Se arrodilló, sacó un pañuelo de su bolsillo y lo extendió sobre donde yacía la cabeza de pelo corto de Francis Macomber. La sangre empapaba la tierra seca y suelta.

Wilson se enderezó y vio el búfalo sobre su costado, las patas estiradas, su vientre casi pelado hirviendo de garrapatas. Un toro condenadamente bueno, registró su cerebro automáticamente. Sus buenas cincuenta pulgadas, o más. Más. Le hizo una señal al conductor y le dijo que extendiera una frazada sobre el cuerpo y se quedara junto a él. Luego caminó hasta el carro donde la mujer estaba sentada llorando en una esquina.

- Fue lo mejor que pudo hacer, dijo con voz neutra. Sin duda la habría dejado.

- Basta, dijo ella.

- Desde luego es un accidente. Lo sé.

- Basta.

- No se preocupe. Habrá algunos inconvenientes pero haré tomar algunas fotografías que serán muy útiles en la investigación. Está el testimonio del porteador y también el del conductor. Usted está perfectamente a salvo.

- Basta.

- Hay un infierno de cosas por hacer. Y tendré que enviar un camión al lago para llamar por radio a un avión que nos lleve a los tres a Nairobi. ¿Por qué mejor no lo envenenó? Es lo que hacen en Inglaterra.

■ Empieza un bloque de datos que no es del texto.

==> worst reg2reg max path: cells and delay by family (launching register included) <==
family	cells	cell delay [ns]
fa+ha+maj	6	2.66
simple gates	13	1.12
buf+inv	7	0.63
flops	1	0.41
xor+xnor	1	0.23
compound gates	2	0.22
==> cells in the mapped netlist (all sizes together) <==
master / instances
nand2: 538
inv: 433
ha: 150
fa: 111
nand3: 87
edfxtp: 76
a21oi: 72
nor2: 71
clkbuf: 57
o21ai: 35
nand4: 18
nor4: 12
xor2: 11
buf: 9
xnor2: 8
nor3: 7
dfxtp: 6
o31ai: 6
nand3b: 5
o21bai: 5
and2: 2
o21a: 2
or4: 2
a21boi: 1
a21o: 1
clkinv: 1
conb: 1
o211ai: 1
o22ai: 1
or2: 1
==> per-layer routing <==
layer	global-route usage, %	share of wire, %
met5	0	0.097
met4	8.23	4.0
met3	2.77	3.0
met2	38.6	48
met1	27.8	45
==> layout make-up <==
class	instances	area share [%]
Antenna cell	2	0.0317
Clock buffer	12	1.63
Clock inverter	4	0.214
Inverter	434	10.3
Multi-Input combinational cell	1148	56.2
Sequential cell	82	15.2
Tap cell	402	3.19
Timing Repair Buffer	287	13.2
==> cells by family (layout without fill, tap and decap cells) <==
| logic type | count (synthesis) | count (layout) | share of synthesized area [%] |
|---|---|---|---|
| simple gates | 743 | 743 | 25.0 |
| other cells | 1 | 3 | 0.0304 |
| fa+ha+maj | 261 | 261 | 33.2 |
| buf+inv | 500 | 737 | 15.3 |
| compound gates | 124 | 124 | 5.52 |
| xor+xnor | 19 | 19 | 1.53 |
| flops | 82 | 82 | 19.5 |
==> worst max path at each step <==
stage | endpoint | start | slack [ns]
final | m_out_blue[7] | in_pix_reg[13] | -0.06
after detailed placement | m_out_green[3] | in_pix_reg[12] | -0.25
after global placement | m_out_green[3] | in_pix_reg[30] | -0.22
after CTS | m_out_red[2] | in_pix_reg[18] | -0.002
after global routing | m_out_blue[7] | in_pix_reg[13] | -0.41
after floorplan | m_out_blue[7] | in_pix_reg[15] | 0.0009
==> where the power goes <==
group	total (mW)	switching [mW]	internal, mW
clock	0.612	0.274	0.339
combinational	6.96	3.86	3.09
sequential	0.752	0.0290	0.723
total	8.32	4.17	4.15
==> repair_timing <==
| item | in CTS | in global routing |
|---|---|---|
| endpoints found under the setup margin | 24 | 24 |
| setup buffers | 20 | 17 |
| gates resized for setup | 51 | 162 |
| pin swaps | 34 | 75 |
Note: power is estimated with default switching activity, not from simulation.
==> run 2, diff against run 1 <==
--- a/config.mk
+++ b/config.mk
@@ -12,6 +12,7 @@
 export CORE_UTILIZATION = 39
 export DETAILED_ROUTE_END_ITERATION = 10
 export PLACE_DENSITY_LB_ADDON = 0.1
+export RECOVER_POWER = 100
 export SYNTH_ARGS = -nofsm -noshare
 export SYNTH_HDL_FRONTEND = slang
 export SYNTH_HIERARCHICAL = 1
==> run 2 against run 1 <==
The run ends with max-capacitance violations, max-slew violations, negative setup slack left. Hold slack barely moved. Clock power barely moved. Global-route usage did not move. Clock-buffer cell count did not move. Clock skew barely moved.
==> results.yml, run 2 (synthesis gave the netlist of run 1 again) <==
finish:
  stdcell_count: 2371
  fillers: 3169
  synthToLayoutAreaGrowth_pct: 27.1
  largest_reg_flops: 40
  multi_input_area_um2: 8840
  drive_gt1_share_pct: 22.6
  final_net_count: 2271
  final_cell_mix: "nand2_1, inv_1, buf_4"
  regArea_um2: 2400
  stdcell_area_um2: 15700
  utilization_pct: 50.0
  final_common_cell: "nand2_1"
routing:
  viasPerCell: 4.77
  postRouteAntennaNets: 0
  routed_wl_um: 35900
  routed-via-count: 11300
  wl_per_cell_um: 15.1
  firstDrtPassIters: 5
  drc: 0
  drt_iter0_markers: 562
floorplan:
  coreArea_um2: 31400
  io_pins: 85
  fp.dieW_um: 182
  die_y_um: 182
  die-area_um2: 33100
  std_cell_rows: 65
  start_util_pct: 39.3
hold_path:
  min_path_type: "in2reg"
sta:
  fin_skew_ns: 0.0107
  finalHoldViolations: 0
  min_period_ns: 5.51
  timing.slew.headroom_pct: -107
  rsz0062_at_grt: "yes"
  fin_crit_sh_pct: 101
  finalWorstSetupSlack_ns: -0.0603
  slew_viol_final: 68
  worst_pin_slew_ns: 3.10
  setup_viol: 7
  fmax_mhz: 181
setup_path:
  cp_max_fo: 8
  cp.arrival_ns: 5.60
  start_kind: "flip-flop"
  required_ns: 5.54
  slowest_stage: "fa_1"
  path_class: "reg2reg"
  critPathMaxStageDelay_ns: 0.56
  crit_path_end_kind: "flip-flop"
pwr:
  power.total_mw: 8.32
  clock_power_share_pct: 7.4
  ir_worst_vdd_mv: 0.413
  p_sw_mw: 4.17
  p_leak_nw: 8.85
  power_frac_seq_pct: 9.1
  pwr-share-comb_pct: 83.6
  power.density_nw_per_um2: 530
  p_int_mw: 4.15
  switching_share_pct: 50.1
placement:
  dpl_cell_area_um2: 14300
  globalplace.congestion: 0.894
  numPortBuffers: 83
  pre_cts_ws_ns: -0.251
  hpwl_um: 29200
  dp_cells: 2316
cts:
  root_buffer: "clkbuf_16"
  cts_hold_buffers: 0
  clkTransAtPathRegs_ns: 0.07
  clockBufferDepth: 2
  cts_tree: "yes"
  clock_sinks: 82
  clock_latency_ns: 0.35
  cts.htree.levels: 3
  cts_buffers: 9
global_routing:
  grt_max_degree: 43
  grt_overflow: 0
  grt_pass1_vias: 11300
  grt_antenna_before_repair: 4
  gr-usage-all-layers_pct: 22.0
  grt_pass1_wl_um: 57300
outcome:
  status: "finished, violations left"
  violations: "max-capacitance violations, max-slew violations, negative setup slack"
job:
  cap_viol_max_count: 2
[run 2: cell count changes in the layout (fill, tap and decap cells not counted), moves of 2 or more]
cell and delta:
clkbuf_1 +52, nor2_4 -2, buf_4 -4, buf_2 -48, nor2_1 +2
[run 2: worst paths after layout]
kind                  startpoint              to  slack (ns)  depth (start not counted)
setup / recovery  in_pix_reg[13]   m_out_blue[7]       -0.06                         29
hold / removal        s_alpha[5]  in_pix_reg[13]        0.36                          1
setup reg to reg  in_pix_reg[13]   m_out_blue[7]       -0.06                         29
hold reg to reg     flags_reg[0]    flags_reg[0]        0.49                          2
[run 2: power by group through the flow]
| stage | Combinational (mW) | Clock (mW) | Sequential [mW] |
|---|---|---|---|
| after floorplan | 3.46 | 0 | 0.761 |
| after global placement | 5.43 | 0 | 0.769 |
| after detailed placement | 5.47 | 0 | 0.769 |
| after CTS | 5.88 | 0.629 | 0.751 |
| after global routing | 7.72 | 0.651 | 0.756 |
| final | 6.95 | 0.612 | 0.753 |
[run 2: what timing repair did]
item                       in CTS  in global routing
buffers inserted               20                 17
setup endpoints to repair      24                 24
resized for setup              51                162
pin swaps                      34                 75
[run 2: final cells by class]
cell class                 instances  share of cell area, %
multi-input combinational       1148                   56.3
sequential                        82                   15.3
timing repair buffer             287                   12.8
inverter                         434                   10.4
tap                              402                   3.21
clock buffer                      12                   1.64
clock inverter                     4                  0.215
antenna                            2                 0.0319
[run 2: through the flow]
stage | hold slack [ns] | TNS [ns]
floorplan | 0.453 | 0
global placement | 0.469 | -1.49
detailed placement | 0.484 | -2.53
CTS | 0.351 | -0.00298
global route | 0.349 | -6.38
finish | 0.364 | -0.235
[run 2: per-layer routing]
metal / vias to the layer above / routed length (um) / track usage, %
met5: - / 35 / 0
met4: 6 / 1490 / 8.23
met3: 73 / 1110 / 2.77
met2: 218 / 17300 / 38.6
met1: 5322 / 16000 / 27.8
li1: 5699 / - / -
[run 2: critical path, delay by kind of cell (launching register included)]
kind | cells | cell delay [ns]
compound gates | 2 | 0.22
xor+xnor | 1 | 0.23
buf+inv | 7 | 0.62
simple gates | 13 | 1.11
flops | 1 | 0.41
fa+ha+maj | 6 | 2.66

- Basta. Basta. Basta, lloró la mujer.

Wilson la miró con sus inexpresivos ojos azules.

- Ya me desahogué, dijo. Estaba un poco enojado. Me empezaba a caer bien su marido.

- Oh, por favor, basta dijo ella. Por favor, por favor, basta.

- Así está mejor, dijo Wilson. Por favor es mucho mejor. Ahora la dejaré en paz.